Poor Kieran now has developed diarrhea in reaction to the antibiotic. At least I hope it's Kieran, and not Rusty getting sick for mysterious reasons -- I have not actually watched either rat expel the liquid and semi-liquid poo that was smeared all over the cage. I looked whether either rat's behind was grossly soiled to be sure, but *they* were both clean. So I spent a good while this evening cleaning up the mess.
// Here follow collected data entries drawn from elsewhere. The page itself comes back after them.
===== src/mdpx_defs.svh =====
`ifndef MDPX_DEFS_SVH
`define MDPX_DEFS_SVH

// width of the chip's operation mode register.
`define OMR_BITS 48

// DAC bank seen by the host.
`define DAC_COUNT 8
`define DAC_BITS 8

// the longest burst is the OMR followed by every DAC value.
`define FRAME_BITS 112

// holds any frame length up to FRAME_BITS.
`define LEN_BITS 7

`define N_CHANNELS 2

`endif


===== src/medipix_pkg.sv =====
`include "mdpx_defs.svh"

package medipix_pkg;

  // operation mode register, most significant field first as shifted out.
  typedef struct packed {
    logic [2:0] m;
    logic       crw_srw;
    logic       polarity;
    logic [1:0] ps;
    logic       disc_csm_spm;
    logic       enable_tp;
    logic [1:0] count_l;
    logic [2:0] column_block;
    logic       column_blocksel;
    logic [2:0] row_block;
    logic       row_blocksel;
    logic       equalization;
    logic       colour_mode;
    logic       csm_spm;
    logic       info_header;
    logic [5:0] fuse_sel;
    logic [5:0] fuse_pulse_wd;
    logic [1:0] gain_mode;
    logic       sense_dac;
    logic       ext_dac;
    logic       ext_bg_sel;
    logic [7:0] reserved;
  } omr_t;

  typedef enum logic [2:0] {
    M_IDLE      = 3'b000,
    M_SET_OMR   = 3'b011,
    M_LOAD_DACS = 3'b100
  } m_code_t;

  // bits are left-aligned, only the first len of them go out.
  typedef struct packed {
    logic [`FRAME_BITS-1:0] bits;
    logic [`LEN_BITS-1:0]   len;
    m_code_t                m;
  } burst_frame_t;

endpackage


===== src/nios_pkg.sv =====
package nios_pkg;

  // first byte of every host command, sent with sync high.
  typedef enum logic [7:0] {
    OP_OMR_WRITE = 8'h01,
    OP_DAC_WRITE = 8'h02,
    OP_DAC_LOAD  = 8'h03
  } opcode_t;

  typedef enum logic [1:0] {
    IDLE,
    OMR_BYTES,
    DAC_INDEX,
    DAC_VALUE
  } dec_state_t;

endpackage


===== src/burst_if.sv =====
`timescale 1ns/1ns

interface burst_if ();

  logic                clk_mdpx;
  logic                data_mdpx;
  logic                en_mdpx;
  logic                busy;
  medipix_pkg::m_code_t m;

  modport channel (output clk_mdpx, output data_mdpx, output en_mdpx, output busy, output m);

  modport sink (input clk_mdpx, input data_mdpx, input en_mdpx, input busy, input m);

  // the decoder only needs to know whether a burst is running.
  modport monitor (input busy);

endinterface


===== src/command_decoder.sv =====
`timescale 1ns/1ns
`include "mdpx_defs.svh"

module command_decoder (
  input  logic                      clk_nios,
  input  logic                      reset,
  input  logic                      en,
  input  logic                      sync,
  input  logic [7:0]                data,
  burst_if.monitor                  chan [`N_CHANNELS],
  output logic [`N_CHANNELS-1:0]    start,
  output medipix_pkg::burst_frame_t frame
);

  localparam int OMR_CH = 0;
  localparam int LOAD_CH = 1;
  localparam int OMR_LAST = `OMR_BITS / 8 - 1;
  localparam int IDX_BITS = $clog2(`DAC_COUNT);
  localparam int DAC_FLAT = `DAC_COUNT * `DAC_BITS;

  nios_pkg::dec_state_t          state;
  logic [$clog2(OMR_LAST+1)-1:0] byte_cnt;
  logic [`OMR_BITS-9:0]          omr_shift;
  medipix_pkg::omr_t             omr;
  logic [`DAC_BITS-1:0]          dac [`DAC_COUNT];
  logic [IDX_BITS-1:0]           dac_idx;
  logic [DAC_FLAT-1:0]           dac_flat;
  logic [`N_CHANNELS-1:0]        busy;
  logic [`N_CHANNELS-1:0]        go;
  logic                          blocked;

  genvar g;
  generate
    for (g = 0; g < `N_CHANNELS; g++) begin : g_busy
      assign busy[g] = chan[g].busy;
    end
  endgenerate

  // a launch still on its way to a channel counts as busy too.
  assign blocked = (|busy) | (|go) | (|start);

  always_ff @(posedge clk_nios) begin
    if (reset) begin
      state    <= nios_pkg::IDLE;
      byte_cnt <= '0;
      omr      <= '0;
      dac_idx  <= '0;
      go       <= '0;
      start    <= '0;
      for (int i = 0; i < `DAC_COUNT; i++) begin
        dac[i] <= '0;
      end
    end else begin
      go    <= '0;
      start <= go; // one cycle between acceptance and start.
      if (en && sync) begin
        byte_cnt <= '0;
        case (nios_pkg::opcode_t'(data))
          nios_pkg::OP_OMR_WRITE: state <= nios_pkg::OMR_BYTES;
          nios_pkg::OP_DAC_WRITE: state <= nios_pkg::DAC_INDEX;
          nios_pkg::OP_DAC_LOAD: begin
            state <= nios_pkg::IDLE;
            if (!blocked) begin
              go[LOAD_CH] <= 1'b1;
            end
          end
          default: state <= nios_pkg::IDLE; // unknown opcodes are ignored.
        endcase
      end else if (en) begin
        case (state)
          nios_pkg::OMR_BYTES: begin
            omr_shift <= {omr_shift[`OMR_BITS-17:0], data};
            if (byte_cnt == OMR_LAST) begin
              state <= nios_pkg::IDLE;
              // the register only takes the new value if the burst can go.
              if (!blocked) begin
                omr         <= {omr_shift, data};
                go[OMR_CH]  <= 1'b1;
              end
            end else begin
              byte_cnt <= byte_cnt + 1'b1;
            end
          end
          nios_pkg::DAC_INDEX: begin
            dac_idx <= data[IDX_BITS-1:0];
            state   <= nios_pkg::DAC_VALUE;
          end
          nios_pkg::DAC_VALUE: begin
            dac[dac_idx] <= data;
            state        <= nios_pkg::IDLE;
          end
          default: state <= nios_pkg::IDLE;
        endcase
      end
    end
  end

  // DAC 0 ends up right after the OMR in the burst.
  always_comb begin
    for (int i = 0; i < `DAC_COUNT; i++) begin
      dac_flat[DAC_FLAT-1-i*`DAC_BITS -: `DAC_BITS] = dac[i];
    end
  end

  always_comb begin
    if (start[LOAD_CH]) begin
      frame.bits = {omr, dac_flat};
      frame.len  = `LEN_BITS'(`FRAME_BITS);
      frame.m    = medipix_pkg::M_LOAD_DACS;
    end else begin
      frame.bits = {omr, {(`FRAME_BITS-`OMR_BITS){1'b0}}};
      frame.len  = `LEN_BITS'(`OMR_BITS);
      frame.m    = medipix_pkg::M_SET_OMR;
    end
  end

endmodule


===== src/burst_channel.sv =====
`timescale 1ns/1ns
`include "mdpx_defs.svh"

module burst_channel (
  input  logic                      clk_nios,
  input  logic                      reset,
  input  logic                      start,
  input  medipix_pkg::burst_frame_t frame,
  burst_if.channel                  pins
);

  logic [`FRAME_BITS-1:0] shift;
  logic [`LEN_BITS-1:0]   bits_left;
  logic                   phase; // low half of a bit when clear.
  logic                   active;
  medipix_pkg::m_code_t   code;

  always_ff @(posedge clk_nios) begin
    if (reset) begin
      active    <= 1'b0;
      phase     <= 1'b0;
      bits_left <= '0;
    end else if (start && !active) begin
      active    <= 1'b1;
      phase     <= 1'b0;
      bits_left <= frame.len;
    end else if (active) begin
      phase <= ~phase;
      if (phase) begin
        bits_left <= bits_left - 1'b1;
        if (bits_left == `LEN_BITS'(1)) begin
          active <= 1'b0; // last high phase done.
        end
      end
    end
  end

  // next bit moves up at the end of each high phase.
  always_ff @(posedge clk_nios) begin
    if (start && !active) begin
      shift <= frame.bits;
      code  <= frame.m;
    end else if (active && phase) begin
      shift <= shift << 1;
    end
  end

  assign pins.clk_mdpx  = phase;
  assign pins.data_mdpx = active & shift[`FRAME_BITS-1];
  assign pins.en_mdpx   = active;
  assign pins.busy      = active;
  assign pins.m         = active ? code : medipix_pkg::M_IDLE;

endmodule


===== src/output_select.sv =====
`timescale 1ns/1ns
`include "mdpx_defs.svh"

module output_select (
  burst_if.sink                 chan [`N_CHANNELS],
  output logic                  clk_mdpx,
  output logic                  data_mdpx,
  output logic                  en_mdpx,
  output medipix_pkg::m_code_t  m
);

  logic [`N_CHANNELS-1:0] busy;
  logic [`N_CHANNELS-1:0] clk_v;
  logic [`N_CHANNELS-1:0] data_v;
  logic [`N_CHANNELS-1:0] en_v;
  medipix_pkg::m_code_t   m_v [`N_CHANNELS];

  genvar g;
  generate
    for (g = 0; g < `N_CHANNELS; g++) begin : g_unpack
      assign busy[g]   = chan[g].busy;
      assign clk_v[g]  = chan[g].clk_mdpx;
      assign data_v[g] = chan[g].data_mdpx;
      assign en_v[g]   = chan[g].en_mdpx;
      assign m_v[g]    = chan[g].m;
    end
  endgenerate

  // scanned from the top so the lowest busy channel wins.
  always_comb begin
    clk_mdpx  = 1'b0;
    data_mdpx = 1'b0;
    en_mdpx   = 1'b0;
    m         = medipix_pkg::M_IDLE;
    for (int i = `N_CHANNELS - 1; i >= 0; i--) begin
      if (busy[i]) begin
        clk_mdpx  = clk_v[i];
        data_mdpx = data_v[i];
        en_mdpx   = en_v[i];
        m         = m_v[i];
      end
    end
  end

endmodule


===== src/medipix_bridge.sv =====
`timescale 1ns/1ns
`include "mdpx_defs.svh"

module medipix_bridge (
  input  logic       clk_nios,
  input  logic       reset,
  input  logic       en,
  input  logic       sync,
  input  logic [7:0] data,
  output logic       clk_mdpx,
  output logic       data_mdpx,
  output logic       en_mdpx,
  output logic [2:0] m
);

  logic [`N_CHANNELS-1:0]    start;
  medipix_pkg::burst_frame_t frame;

  // channel 0 sends OMR writes, channel 1 the DAC loads.
  burst_if chan_if [`N_CHANNELS] ();

  command_decoder decoder_i (
    .clk_nios (clk_nios),
    .reset    (reset),
    .en       (en),
    .sync     (sync),
    .data     (data),
    .chan     (chan_if),
    .start    (start),
    .frame    (frame)
  );

  genvar g;
  generate
    for (g = 0; g < `N_CHANNELS; g++) begin : g_channel
      burst_channel channel_i (
        .clk_nios (clk_nios),
        .reset    (reset),
        .start    (start[g]),
        .frame    (frame),
        .pins     (chan_if[g])
      );
    end
  endgenerate

  output_select select_i (
    .chan      (chan_if),
    .clk_mdpx  (clk_mdpx),
    .data_mdpx (data_mdpx),
    .en_mdpx   (en_mdpx),
    .m         (m)
  );

endmodule


===== config.mk =====
export PLATFORM = sky130hd
export DESIGN_NAME = medipix_bridge
export DESIGN_NICKNAME = d
export VERILOG_FILES = /design/src/medipix_pkg.sv /design/src/nios_pkg.sv /design/src/burst_if.sv /design/src/command_decoder.sv /design/src/burst_channel.sv /design/src/output_select.sv /design/src/medipix_bridge.sv
export VERILOG_INCLUDE_DIRS = /design/src
export SDC_FILE = /design/constraint.sdc
export NUM_CORES = 1
export LEC_CHECK = 0
export BUFFER_PORTS_ARGS = -buffer_cell sky130_fd_sc_hd__clkbuf_2
export CAP_MARGIN = 20
export CORE_MARGIN = 2
export CORE_UTILIZATION = 30
export CTS_CLUSTER_SIZE = 40
export DETAILED_ROUTE_END_ITERATION = 7
export SETUP_SLACK_MARGIN = 0.2
export SLEW_MARGIN = 10
export SYNTH_ARGS = -nofsm -noshare
export SYNTH_HDL_FRONTEND = slang
export SYNTH_HIERARCHICAL = 1
export SYNTH_SLANG_ARGS = --single-unit

===== constraint.sdc =====
create_clock -name clk_nios -period 4.3 [get_ports clk_nios]
set_input_delay 0.86 -clock clk_nios [delete_from_list [all_inputs] [get_ports clk_nios]]
set_output_delay 0.86 -clock clk_nios [all_outputs]
set_load 0.03 [all_outputs]

==> impl_metrics.json <==
{
  "status": "finished clean",
  "fmax_mhz": 353,
  "p_clk_frac": 0.447,
  "core_um2": 57400,
  "area_growth_pct": 11.8,
  "cp_max_fo": 23,
  "rows": 88,
  "layout_min_cycle_time_ns": 2.83,
  "synth-edff-count": 334,
  "p_sw_frac": 0.194,
  "ys.flop_type": "edfxtp_1",
  "postRouteAntennaNets": 0,
  "cts_root_buf": "clkbuf_16",
  "vdd_ir_drop_max_mv": 0.240,
  "cts_made_buffers": 42,
  "fp.dieW_um": 244,
  "async_flop_share": 0,
  "dieArea_um2": 59600,
  "syn_area_um2": 17300,
  "antennaDiodeCount": 0,
  "n_fill_cell": 5708,
  "yosys.area.top_type": "edfxtp_1",
  "hold_buffers": 0,
  "dp_hpwl_mm": 20.3,
  "seq_area_frac_synth": 0.670,
  "seq_power_share": 0.543,
  "share_comb_of_total_power": 0.010,
  "grt_max_degree": 84,
  "cp_top_family": "flip-flops",
  "routedWlPerCell_um": 14.5,
  "max-cap-violations": 0,
  "track_usage": 0.118,
  "worst_slew_pin_slew_ns": 0.935,
  "yosysTopAreaCellShare": 0.579,
  "endpoint_kind": "primary output",
  "grt_antenna_before_repair": 0,
  "initial_core_util": 0.302,
  "synthCells": 1635,
  "cellPowerDensity_nw_per_um2": 409,
  "tritoncts": "built",
  "skew_ns": 0.0168,
  "critical_path.max_stage_delay_ns": 0.79,
  "cp.required_ns": 3.44,
  "clk_pin_slew_worst_paths_ns": 0.06,
  "grt-ovfl-total": 0,
  "cts_resized": 0,
  "remaining_drc_errors": 0,
  "syn_avg_cell_area_um2": 10.6,
  "power.switching_uw": 1530,
  "drtPass1Iterations": 5,
  "setup_violations": 0,
  "io_buffer_count": 17,
  "h-tree-depth": 2,
  "wl_mm": 34.9,
  "clock_latency_ns": 0.54,
  "vias_per_cell": 4.47,
  "yosys.cell_types.count": 55,
  "cp.arrival_ns": 1.97,
  "worstSetupPathType": "flip-flop to primary output",
  "ios": 18,
  "fp.dieH_um": 244,
  "slew_headroom": 0.377,
  "post-route-util": 0.337,
  "cp_cell_sequence": "and2_1, nand2_1, o21ai_0, clkbuf_2",
  "ys_seq_elements": 412,
  "post_cts_buffers": 0,
  "netlist_top_cells_area": "edfxtp_1, nand2_1, dfxtp_1",
  "drt_iter0_drc": 814,
  "finalMaxSlewViolations": 0,
  "yosysWarnings": 6,
  "leakage_uw": 0.00727,
  "final_hold_viol_count": 0,
  "place_congestion": 0.721,
  "clock-sinks": 412,
  "p_int_uw": 6380,
  "rsz0062_at_grt": "false",
  "clockBufferDepth": 3,
  "crit_slowest_cell": "dfxtp_1",
  "fin_nets": 1636,
  "tns_ns": 0,
  "drive_gt1_frac": 0.0819,
  "crit_path_start_kind": "flip-flop",
  "route.vias.total": 10778,
  "min-delay-path-class": "flip-flop to flip-flop",
  "path_buf_inv": 1,
  "post-route-period-util": 0.658,
  "grt_pass1_vias": 10954,
  "grt_pass1_wl_mm": 57.6
}
## worst reg2reg max path, cell delays in order, from the launching register on
cell and delay [ns]:
dfxtp_1 0.68, nand2b_4 0.28, buf_4 0.57, inv_4 0.43, buf_12 0.37, nand2_1 0.13
nand2_1 0.08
I think tomorrow I'll switch to mixing the antibiotic in mashed potatoes, both in case it's the significant amount of pudding exacerbating the digestive problems (it's not anything I have given before and too much fruit and also wet food is sometimes a problem, but the stuff has to get inside the rat somehow) and because he's even less thrilled with the pudding now than at the beginning. Maybe he's getting suspicious as to the causes for his digestive problems -- I mean, you don't think that rats would connect dots like that, after all it took a while to set in, but who knows. At least he wasn't lethargic or anything like that (I once had a rat really deteriorate on an antibiotic) and I have seen him drink a good amount, so I'm not that worried about him. Though if the mess continues to be this bad overnight I'll probably give my vet a call whether I should continue it, even if he doesn't seem worse in a way that I'd bring him in to the vet.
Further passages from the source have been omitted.